◆ Aim of the task:
The entries below contain a line with "ntme_pkg::NTME_K_CORREL: begin" and a line with "ld_tcode = I_REQ.sync_needed ? ntme_pkg::TC_READ_S". Quote exactly those two lines and all lines between them.
::::
### src/verilog/ntme_pkg.sv
// Shared constants and carriers for the trace message encoder.
// Assumes a single core clock domain and a request source that holds its request until taken.
package ntme_pkg;

	// ------------------------------------------------------------------
	// Port and packet widths
	// ------------------------------------------------------------------
	localparam int unsigned PORT_W   = 4;
	localparam int unsigned MAX_PKTS = 4;
	localparam logic [5:0]  LEN_TCODE = 6'h06;
	localparam logic [5:0]  LEN_ICNT  = 6'h08;
	localparam logic [5:0]  LEN_ADDR  = 6'h20;
	localparam logic [5:0]  LEN_DATA  = 6'h20;
	localparam logic [5:0]  LEN_RDATA = 6'h08;
	localparam logic [5:0]  LEN_CODE4 = 6'h04;
	localparam logic [5:0]  LEN_TWO   = 6'h02;
	localparam logic [5:0]  LEN_BITNO = 6'h05;
	localparam logic [1:0]  FILL_LAST = 2'h3;

	// ------------------------------------------------------------------
	// Transfer codes
	// ------------------------------------------------------------------
	localparam logic [5:0] TC_DIRECT      = 6'h03;
	localparam logic [5:0] TC_INDIRECT    = 6'h04;
	localparam logic [5:0] TC_WRITE       = 6'h05;
	localparam logic [5:0] TC_READ        = 6'h06;
	localparam logic [5:0] TC_SYNC        = 6'h09;
	localparam logic [5:0] TC_DIRECT_S    = 6'h0b;
	localparam logic [5:0] TC_INDIRECT_S  = 6'h0c;
	localparam logic [5:0] TC_WRITE_S     = 6'h0d;
	localparam logic [5:0] TC_READ_S      = 6'h0e;
	localparam logic [5:0] TC_RES_FULL    = 6'h1b;
	localparam logic [5:0] TC_CORREL      = 6'h21;
	localparam logic [5:0] TC_WATCH       = 6'h38;
	localparam logic [5:0] TC_DIRECT_TGT  = 6'h39;
	localparam logic [5:0] TC_RMW         = 6'h3a;
	localparam logic [5:0] TC_RMW_S       = 6'h3b;

	// ------------------------------------------------------------------
	// Reset values
	// ------------------------------------------------------------------
	localparam logic [3:0] RST_BEAT = 4'h0;

	typedef enum logic [3:0] {
		NTME_K_DIRECT,
		NTME_K_DIRECT_TGT,
		NTME_K_INDIRECT,
		NTME_K_SYNC,
		NTME_K_RES_FULL,
		NTME_K_CORREL,
		NTME_K_WRITE,
		NTME_K_READ,
		NTME_K_RMW,
		NTME_K_WATCH
	} ntme_kind_t;

	typedef struct packed {
		ntme_kind_t  kind;
		logic        sync_needed;
		logic [7:0]  instruction_count;
		logic [1:0]  event_identifier;
		logic [3:0]  code4;
		logic [1:0]  two_bit_field;
		logic [4:0]  bit_number;
		logic [7:0]  resource_data;
		logic [31:0] address;
		logic [31:0] data;
	} ntme_req_t;

	typedef struct packed {
		logic        valid;
		logic [3:0]  data;
		logic        pkt_end;
		logic        msg_end;
	} ntme_beat_t;

endpackage

### src/verilog/ntme_encoder.sv
// Trace message encoder: turns one trace request into a stream of 4-bit port beats.
// Assumes the request source holds I_REQ stable while I_REQ_VALID is high and not yet taken.
`timescale 1ns/10ps

// Behaviour
// - Each message starts with a six-bit transfer code, then its packets in order.
// - Direct branch sends code 3 with the instruction count.
// - Direct branch with target sends code 57, count, then unique target address.
// - Indirect branch sends code 4 with event identifier, count, unique address.
// - Synchronization sends code 9 with count and full program counter.
// - Direct branch with sync sends code 11 with count and full target.
// - Indirect branch with sync sends code 12 with identifier, count, full target.
// - Resource overflow sends code 27 with resource code and resource data.
// - Correlation sends code 33 with event code and instruction count.
// - Data write sends code 5 with size, unique address, written data.
// - Data read sends code 6 with size, unique address, read data.
// - Data write with sync sends code 13 with size, full address, data.
// - Data read with sync sends code 14 with size, full address, data.
// - Read-modify-write sends code 58 with type, bit number, unique address.
// - Read-modify-write with sync sends code 59 with type, bit number, full address.
// - Trace watchpoint sends code 56 with the two-bit hit mask.
// - Reserved transfer codes are never emitted.
// - Variable packets drop leading zero bits, keeping at least one bit.
// - Variable packets are zero padded to end on a port beat boundary.
// - Fixed packets are always sent at full width.
module ntme_encoder (
	// Clock and reset
	input  wire logic              I_CLK,
	input  wire logic              I_SYS_RST,
	// Trace request from the core
	input  wire logic              I_REQ_VALID,
	input  wire ntme_pkg::ntme_req_t I_REQ,
	output logic                   O_REQ_READY,
	// Auxiliary trace port
	output ntme_pkg::ntme_beat_t   O_AUX
);

	// ------------------------------------------------------------------
	// State and storage
	// ------------------------------------------------------------------
	typedef enum logic {
		NTME_ST_IDLE,
		NTME_ST_SEND
	} ntme_state_t;

	ntme_state_t          state_reg;
	ntme_state_t          state_next;
	logic [31:0]          pkt_data_reg [ntme_pkg::MAX_PKTS];
	logic [5:0]           pkt_len_reg  [ntme_pkg::MAX_PKTS];
	logic                 pkt_var_reg  [ntme_pkg::MAX_PKTS];
	logic [1:0]           pkt_last_reg;
	logic [1:0]           pkt_idx_reg;
	logic [5:0]           bit_idx_reg;
	logic [3:0]           acc_reg;
	logic [1:0]           fill_reg;
	logic                 ready_reg;
	ntme_pkg::ntme_beat_t beat_reg;

	logic [31:0]          ld_data [ntme_pkg::MAX_PKTS];
	logic [5:0]           ld_len  [ntme_pkg::MAX_PKTS];
	logic                 ld_var  [ntme_pkg::MAX_PKTS];
	logic [1:0]           ld_last;
	logic [5:0]           ld_tcode;
	logic                 accept;
	logic                 cur_bit;
	logic [3:0]           acc_next;
	logic                 pkt_done;
	logic                 last_pkt;
	logic                 flush;
	logic                 emit;

	// ------------------------------------------------------------------
	// Helpers
	// ------------------------------------------------------------------
	// Number of significant bits of a value, never less than one.
	function automatic logic [5:0] sig_len(input logic [31:0] value, input logic [5:0] width);
		logic [5:0] len;
		len = 6'h01;
		for (int i = 0; i < 32; i++) begin
			if (value[i] && (i < int'(width))) begin
				len = 6'(i + 1);
			end
		end
		return len;
	endfunction

	// True for transfer codes that the port must never carry.
	function automatic logic tcode_reserved(input logic [5:0] code);
		logic hit;
		hit = 1'b0;
		if ((code == 6'h01) || (code == 6'h07) || (code == 6'h0a)) begin
			hit = 1'b1;
		end else if ((code >= 6'h10) && (code <= 6'h1a)) begin
			hit = 1'b1;
		end else if ((code >= 6'h1c) && (code <= 6'h20)) begin
			hit = 1'b1;
		end else if ((code >= 6'h22) && (code <= 6'h37)) begin
			hit = 1'b1;
		end else if ((code >= 6'h3c) && (code <= 6'h3e)) begin
			hit = 1'b1;
		end
		return hit;
	endfunction

	assign accept = I_REQ_VALID && ready_reg;

	// ------------------------------------------------------------------
	// Message assembly from the request
	// ------------------------------------------------------------------
	always_comb begin
		ld_tcode = ntme_pkg::TC_DIRECT;
		ld_last  = 2'h1;
		for (int p = 0; p < int'(ntme_pkg::MAX_PKTS); p++) begin
			ld_data[p] = 32'h0000_0000;
			ld_len[p]  = ntme_pkg::LEN_TWO;
			ld_var[p]  = 1'b0;
		end
		case (I_REQ.kind)
			ntme_pkg::NTME_K_DIRECT: begin
				ld_tcode = I_REQ.sync_needed ? ntme_pkg::TC_DIRECT_S
				                             : ntme_pkg::TC_DIRECT;
				ld_data[1] = {24'h00_0000, I_REQ.instruction_count};
				ld_len[1]  = ntme_pkg::LEN_ICNT;
				ld_var[1]  = 1'b1;
				if (I_REQ.sync_needed) begin
					ld_data[2] = I_REQ.address;
					ld_len[2]  = ntme_pkg::LEN_ADDR;
					ld_var[2]  = 1'b1;
					ld_last    = 2'h2;
				end
			end
			ntme_pkg::NTME_K_DIRECT_TGT: begin
				ld_tcode   = ntme_pkg::TC_DIRECT_TGT;
				ld_data[1] = {24'h00_0000, I_REQ.instruction_count};
				ld_len[1]  = ntme_pkg::LEN_ICNT;
				ld_var[1]  = 1'b1;
				ld_data[2] = I_REQ.address;
				ld_len[2]  = ntme_pkg::LEN_ADDR;
				ld_var[2]  = 1'b1;
				ld_last    = 2'h2;
			end
			ntme_pkg::NTME_K_INDIRECT: begin
				ld_tcode = I_REQ.sync_needed ? ntme_pkg::TC_INDIRECT_S
				                             : ntme_pkg::TC_INDIRECT;
				ld_data[1] = {30'h0000_0000, I_REQ.event_identifier};
				ld_data[2] = {24'h00_0000, I_REQ.instruction_count};
				ld_len[2]  = ntme_pkg::LEN_ICNT;
				ld_var[2]  = 1'b1;
				ld_data[3] = I_REQ.address;
				ld_len[3]  = ntme_pkg::LEN_ADDR;
				ld_var[3]  = 1'b1;
				ld_last    = 2'h3;
			end
			ntme_pkg::NTME_K_SYNC: begin
				ld_tcode   = ntme_pkg::TC_SYNC;
				ld_data[1] = {24'h00_0000, I_REQ.instruction_count};
				ld_len[1]  = ntme_pkg::LEN_ICNT;
				ld_var[1]  = 1'b1;
				ld_data[2] = I_REQ.address;
				ld_len[2]  = ntme_pkg::LEN_ADDR;
				ld_var[2]  = 1'b1;
				ld_last    = 2'h2;
			end
			ntme_pkg::NTME_K_RES_FULL: begin
				ld_tcode   = ntme_pkg::TC_RES_FULL;
				ld_data[1] = {28'h000_0000, I_REQ.code4};
				ld_len[1]  = ntme_pkg::LEN_CODE4;
				ld_data[2] = {24'h00_0000, I_REQ.resource_data};
				ld_len[2]  = ntme_pkg::LEN_RDATA;
				ld_var[2]  = 1'b1;
				ld_last    = 2'h2;
			end
			ntme_pkg::NTME_K_CORREL: begin
				ld_tcode   = ntme_pkg::TC_CORREL;
				ld_data[1] = {28'h000_0000, I_REQ.code4};
				ld_len[1]  = ntme_pkg::LEN_CODE4;
				ld_data[2] = {24'h00_0000, I_REQ.instruction_count};
				ld_len[2]  = ntme_pkg::LEN_ICNT;
				ld_var[2]  = 1'b1;
				ld_last    = 2'h2;
			end
			ntme_pkg::NTME_K_WRITE,
			ntme_pkg::NTME_K_READ: begin
				if (I_REQ.kind == ntme_pkg::NTME_K_WRITE) begin
					ld_tcode = I_REQ.sync_needed ? ntme_pkg::TC_WRITE_S
					                             : ntme_pkg::TC_WRITE;
				end else begin
					ld_tcode = I_REQ.sync_needed ? ntme_pkg::TC_READ_S
					                             : ntme_pkg::TC_READ;
				end
				ld_data[1] = {30'h0000_0000, I_REQ.two_bit_field};
				ld_data[2] = I_REQ.address;
				ld_len[2]  = ntme_pkg::LEN_ADDR;
				ld_var[2]  = 1'b1;
				ld_data[3] = I_REQ.data;
				ld_len[3]  = ntme_pkg::LEN_DATA;
				ld_var[3]  = 1'b1;
				ld_last    = 2'h3;
			end
			ntme_pkg::NTME_K_RMW: begin
				ld_tcode = I_REQ.sync_needed ? ntme_pkg::TC_RMW_S
				                             : ntme_pkg::TC_RMW;
				ld_data[1] = {30'h0000_0000, I_REQ.two_bit_field};
				ld_data[2] = {27'h000_0000, I_REQ.bit_number};
				ld_len[2]  = ntme_pkg::LEN_BITNO;
				ld_data[3] = I_REQ.address;
				ld_len[3]  = ntme_pkg::LEN_ADDR;
				ld_var[3]  = 1'b1;
				ld_last    = 2'h3;
			end
			ntme_pkg::NTME_K_WATCH: begin
				ld_tcode   = ntme_pkg::TC_WATCH;
				ld_data[1] = {30'h0000_0000, I_REQ.two_bit_field};
			end
			default: begin
				// Unknown kinds fall back to a plain direct branch, so no reserved code escapes.
				ld_tcode   = ntme_pkg::TC_DIRECT;
				ld_data[1] = {24'h00_0000, I_REQ.instruction_count};
				ld_len[1]  = ntme_pkg::LEN_ICNT;
				ld_var[1]  = 1'b1;
			end
		endcase
		// A reserved code is never let onto the port; it is replaced by the direct branch code.
		if (tcode_reserved(ld_tcode)) begin
			ld_tcode = ntme_pkg::TC_DIRECT;
		end
		ld_data[0] = {26'h000_0000, ld_tcode};
		ld_len[0]  = ntme_pkg::LEN_TCODE;
		// Variable packets keep only their significant bits; fixed ones keep full width.
		for (int p = 1; p < int'(ntme_pkg::MAX_PKTS); p++) begin
			if (ld_var[p]) begin
				ld_len[p] = sig_len(ld_data[p], ld_len[p]);
			end
		end
	end

	// ------------------------------------------------------------------
	// Bit serialiser
	// ------------------------------------------------------------------
	always_comb begin
		cur_bit  = pkt_data_reg[pkt_idx_reg][bit_idx_reg[4:0]];
		acc_next = acc_reg | (4'(cur_bit) << fill_reg);
		pkt_done = (bit_idx_reg == (pkt_len_reg[pkt_idx_reg] - 6'h01));
		last_pkt = (pkt_idx_reg == pkt_last_reg);
		flush    = pkt_done && (pkt_var_reg[pkt_idx_reg] || last_pkt);
		emit     = (fill_reg == ntme_pkg::FILL_LAST) || flush;
	end

	always_comb begin
		state_next = state_reg;
		case (state_reg)
			NTME_ST_IDLE: begin
				if (accept) begin
					state_next = NTME_ST_SEND;
				end
			end
			NTME_ST_SEND: begin
				if (pkt_done && last_pkt) begin
					state_next = NTME_ST_IDLE;
				end
			end
			default: begin
				state_next = NTME_ST_IDLE;
			end
		endcase
	end

	always_ff @(posedge I_CLK or posedge I_SYS_RST) begin
		if (I_SYS_RST) begin
			state_reg <= NTME_ST_IDLE;
			ready_reg <= 1'b0;
		end else begin
			state_reg <= state_next;
			ready_reg <= (state_next == NTME_ST_IDLE);
		end
	end

	// Packet store is loaded once per message and read by the serialiser.
	always_ff @(posedge I_CLK or posedge I_SYS_RST) begin
		if (I_SYS_RST) begin
			pkt_last_reg <= 2'h0;
			for (int p = 0; p < int'(ntme_pkg::MAX_PKTS); p++) begin
				pkt_data_reg[p] <= 32'h0000_0000;
				pkt_len_reg[p]  <= ntme_pkg::LEN_TWO;
				pkt_var_reg[p]  <= 1'b0;
			end
		end else if (accept) begin
			pkt_last_reg <= ld_last;
			for (int p = 0; p < int'(ntme_pkg::MAX_PKTS); p++) begin
				pkt_data_reg[p] <= ld_data[p];
				pkt_len_reg[p]  <= ld_len[p];
				pkt_var_reg[p]  <= ld_var[p];
			end
		end
	end

	always_ff @(posedge I_CLK or posedge I_SYS_RST) begin
		if (I_SYS_RST) begin
			pkt_idx_reg <= 2'h0;
			bit_idx_reg <= 6'h00;
		end else if (accept) begin
			pkt_idx_reg <= 2'h0;
			bit_idx_reg <= 6'h00;
		end else if (state_reg == NTME_ST_SEND) begin
			if (pkt_done) begin
				pkt_idx_reg <= pkt_idx_reg + 2'h1;
				bit_idx_reg <= 6'h00;
			end else begin
				bit_idx_reg <= bit_idx_reg + 6'h01;
			end
		end
	end

	// Fixed packets run straight into the next packet inside a beat; padding only on flush.
	always_ff @(posedge I_CLK or posedge I_SYS_RST) begin
		if (I_SYS_RST) begin
			acc_reg  <= ntme_pkg::RST_BEAT;
			fill_reg <= 2'h0;
		end else if (accept) begin
			acc_reg  <= ntme_pkg::RST_BEAT;
			fill_reg <= 2'h0;
		end else if (state_reg == NTME_ST_SEND) begin
			if (emit) begin
				acc_reg  <= ntme_pkg::RST_BEAT;
				fill_reg <= 2'h0;
			end else begin
				acc_reg  <= acc_next;
				fill_reg <= fill_reg + 2'h1;
			end
		end
	end

	always_ff @(posedge I_CLK or posedge I_SYS_RST) begin
		if (I_SYS_RST) begin
			beat_reg <= '0;
		end else if ((state_reg == NTME_ST_SEND) && emit) begin
			beat_reg.valid   <= 1'b1;
			beat_reg.data    <= acc_next;
			beat_reg.pkt_end <= flush;
			beat_reg.msg_end <= pkt_done && last_pkt;
		end else begin
			beat_reg <= '0;
		end
	end

	// ------------------------------------------------------------------
	// Outputs
	// ------------------------------------------------------------------
	assign O_REQ_READY = ready_reg;
	assign O_AUX       = beat_reg;

endmodule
::::
◆ Solved problem:
			ntme_pkg::NTME_K_CORREL: begin
				ld_tcode   = ntme_pkg::TC_CORREL;
				ld_data[1] = {28'h000_0000, I_REQ.code4};
				ld_len[1]  = ntme_pkg::LEN_CODE4;
				ld_data[2] = {24'h00_0000, I_REQ.instruction_count};
				ld_len[2]  = ntme_pkg::LEN_ICNT;
				ld_var[2]  = 1'b1;
				ld_last    = 2'h2;
			end
			ntme_pkg::NTME_K_WRITE,
			ntme_pkg::NTME_K_READ: begin
				if (I_REQ.kind == ntme_pkg::NTME_K_WRITE) begin
					ld_tcode = I_REQ.sync_needed ? ntme_pkg::TC_WRITE_S
					                             : ntme_pkg::TC_WRITE;
				end else begin
					ld_tcode = I_REQ.sync_needed ? ntme_pkg::TC_READ_S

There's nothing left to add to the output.